## Exercise
Scanning the entries below, copy every line that contains the word "arrival".

--- The data ---

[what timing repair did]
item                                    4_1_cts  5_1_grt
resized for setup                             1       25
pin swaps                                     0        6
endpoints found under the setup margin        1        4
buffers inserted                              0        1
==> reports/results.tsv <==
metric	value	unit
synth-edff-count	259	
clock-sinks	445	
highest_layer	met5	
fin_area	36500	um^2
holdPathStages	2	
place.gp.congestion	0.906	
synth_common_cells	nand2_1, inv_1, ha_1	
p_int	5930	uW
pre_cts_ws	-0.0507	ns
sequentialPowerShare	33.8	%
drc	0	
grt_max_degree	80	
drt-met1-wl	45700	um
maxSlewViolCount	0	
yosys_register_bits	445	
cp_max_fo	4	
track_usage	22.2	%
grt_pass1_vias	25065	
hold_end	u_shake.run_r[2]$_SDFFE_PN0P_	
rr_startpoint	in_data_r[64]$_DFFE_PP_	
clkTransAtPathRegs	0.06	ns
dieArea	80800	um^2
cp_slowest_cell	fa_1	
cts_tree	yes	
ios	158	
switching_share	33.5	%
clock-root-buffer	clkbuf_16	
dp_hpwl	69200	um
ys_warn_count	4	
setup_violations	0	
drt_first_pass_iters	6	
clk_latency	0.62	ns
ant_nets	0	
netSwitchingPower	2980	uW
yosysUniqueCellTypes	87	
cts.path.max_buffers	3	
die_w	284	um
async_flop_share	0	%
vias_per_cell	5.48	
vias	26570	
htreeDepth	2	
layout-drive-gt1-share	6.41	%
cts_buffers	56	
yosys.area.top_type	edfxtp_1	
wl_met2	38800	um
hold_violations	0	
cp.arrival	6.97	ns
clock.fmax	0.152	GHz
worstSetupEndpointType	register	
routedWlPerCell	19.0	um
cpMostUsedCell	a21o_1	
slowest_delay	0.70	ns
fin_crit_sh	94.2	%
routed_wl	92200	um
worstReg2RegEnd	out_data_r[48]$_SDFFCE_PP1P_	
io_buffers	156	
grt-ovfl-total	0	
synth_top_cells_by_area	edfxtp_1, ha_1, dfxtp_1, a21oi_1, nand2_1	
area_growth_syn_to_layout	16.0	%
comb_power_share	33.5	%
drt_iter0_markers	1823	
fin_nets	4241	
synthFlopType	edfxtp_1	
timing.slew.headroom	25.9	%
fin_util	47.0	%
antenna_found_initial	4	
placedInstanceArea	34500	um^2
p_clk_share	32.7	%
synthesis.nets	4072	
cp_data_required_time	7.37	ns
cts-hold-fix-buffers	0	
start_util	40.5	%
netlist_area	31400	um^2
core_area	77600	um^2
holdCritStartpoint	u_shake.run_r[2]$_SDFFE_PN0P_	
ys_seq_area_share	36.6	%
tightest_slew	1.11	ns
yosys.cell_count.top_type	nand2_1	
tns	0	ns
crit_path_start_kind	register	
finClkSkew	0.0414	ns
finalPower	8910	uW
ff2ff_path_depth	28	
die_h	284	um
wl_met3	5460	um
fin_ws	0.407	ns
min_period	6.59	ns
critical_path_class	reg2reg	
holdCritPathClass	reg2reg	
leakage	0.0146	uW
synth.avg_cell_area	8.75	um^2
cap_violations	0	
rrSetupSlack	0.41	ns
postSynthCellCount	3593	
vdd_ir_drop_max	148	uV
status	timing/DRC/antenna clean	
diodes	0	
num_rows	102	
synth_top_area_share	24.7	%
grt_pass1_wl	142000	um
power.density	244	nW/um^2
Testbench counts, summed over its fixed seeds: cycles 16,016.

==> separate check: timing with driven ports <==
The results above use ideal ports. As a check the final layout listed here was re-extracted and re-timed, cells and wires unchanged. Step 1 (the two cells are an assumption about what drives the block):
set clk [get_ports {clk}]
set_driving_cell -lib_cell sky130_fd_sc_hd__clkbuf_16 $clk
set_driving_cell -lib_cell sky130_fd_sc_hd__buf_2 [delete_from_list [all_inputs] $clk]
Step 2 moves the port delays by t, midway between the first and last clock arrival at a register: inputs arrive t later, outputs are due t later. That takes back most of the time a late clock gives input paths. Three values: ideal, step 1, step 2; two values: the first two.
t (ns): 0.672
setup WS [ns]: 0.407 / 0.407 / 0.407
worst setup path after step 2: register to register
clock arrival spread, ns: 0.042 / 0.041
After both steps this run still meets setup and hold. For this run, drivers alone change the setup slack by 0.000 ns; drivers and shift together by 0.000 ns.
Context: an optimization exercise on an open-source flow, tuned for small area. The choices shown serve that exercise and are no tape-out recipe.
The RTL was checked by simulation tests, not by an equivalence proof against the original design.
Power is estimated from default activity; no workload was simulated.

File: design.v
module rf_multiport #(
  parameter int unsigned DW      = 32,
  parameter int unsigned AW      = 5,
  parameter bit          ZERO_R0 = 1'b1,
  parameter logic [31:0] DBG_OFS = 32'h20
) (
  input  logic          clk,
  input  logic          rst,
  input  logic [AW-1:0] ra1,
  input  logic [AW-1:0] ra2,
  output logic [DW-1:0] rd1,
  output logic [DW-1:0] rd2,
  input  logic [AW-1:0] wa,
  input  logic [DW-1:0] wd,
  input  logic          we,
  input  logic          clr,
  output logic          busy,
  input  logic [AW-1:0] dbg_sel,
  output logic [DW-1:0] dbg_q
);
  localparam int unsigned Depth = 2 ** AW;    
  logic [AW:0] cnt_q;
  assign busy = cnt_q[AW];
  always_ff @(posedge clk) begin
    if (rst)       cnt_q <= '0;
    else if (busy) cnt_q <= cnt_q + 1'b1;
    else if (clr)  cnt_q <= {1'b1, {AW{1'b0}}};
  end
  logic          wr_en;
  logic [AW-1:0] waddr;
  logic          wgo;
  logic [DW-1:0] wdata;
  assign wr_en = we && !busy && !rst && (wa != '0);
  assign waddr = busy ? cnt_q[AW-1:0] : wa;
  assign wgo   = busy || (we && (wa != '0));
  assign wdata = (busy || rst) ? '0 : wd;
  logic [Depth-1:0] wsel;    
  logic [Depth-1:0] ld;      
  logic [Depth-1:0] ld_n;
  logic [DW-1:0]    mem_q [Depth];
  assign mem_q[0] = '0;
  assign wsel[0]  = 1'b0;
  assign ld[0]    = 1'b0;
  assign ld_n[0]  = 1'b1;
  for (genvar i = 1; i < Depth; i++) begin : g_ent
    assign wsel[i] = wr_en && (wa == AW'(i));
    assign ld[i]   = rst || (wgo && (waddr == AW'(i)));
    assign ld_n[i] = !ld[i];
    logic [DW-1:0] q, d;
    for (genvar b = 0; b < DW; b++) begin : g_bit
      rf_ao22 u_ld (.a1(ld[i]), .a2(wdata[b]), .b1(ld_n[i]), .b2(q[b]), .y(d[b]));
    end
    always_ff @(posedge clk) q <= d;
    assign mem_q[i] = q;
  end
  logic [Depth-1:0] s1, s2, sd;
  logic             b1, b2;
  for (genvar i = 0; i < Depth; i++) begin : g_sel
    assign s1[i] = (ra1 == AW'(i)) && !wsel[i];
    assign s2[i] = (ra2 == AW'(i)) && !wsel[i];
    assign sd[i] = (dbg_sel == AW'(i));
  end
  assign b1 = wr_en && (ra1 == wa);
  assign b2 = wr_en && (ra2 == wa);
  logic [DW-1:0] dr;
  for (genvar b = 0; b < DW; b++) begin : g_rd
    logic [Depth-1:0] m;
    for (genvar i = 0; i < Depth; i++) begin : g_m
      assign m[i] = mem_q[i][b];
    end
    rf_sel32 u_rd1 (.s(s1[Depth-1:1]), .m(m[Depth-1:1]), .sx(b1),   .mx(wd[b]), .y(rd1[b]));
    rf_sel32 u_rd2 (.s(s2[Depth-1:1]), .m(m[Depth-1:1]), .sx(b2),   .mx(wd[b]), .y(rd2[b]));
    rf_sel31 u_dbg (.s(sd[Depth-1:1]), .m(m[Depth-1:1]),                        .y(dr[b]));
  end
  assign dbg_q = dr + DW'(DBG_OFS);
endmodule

---

## Response to this exercise
cp.arrival	6.97	ns
Step 2 moves the port delays by t, midway between the first and last clock arrival at a register: inputs arrive t later, outputs are due t later. That takes back most of the time a late clock gives input paths. Three values: ideal, step 1, step 2; two values: the first two.
clock arrival spread, ns: 0.042 / 0.041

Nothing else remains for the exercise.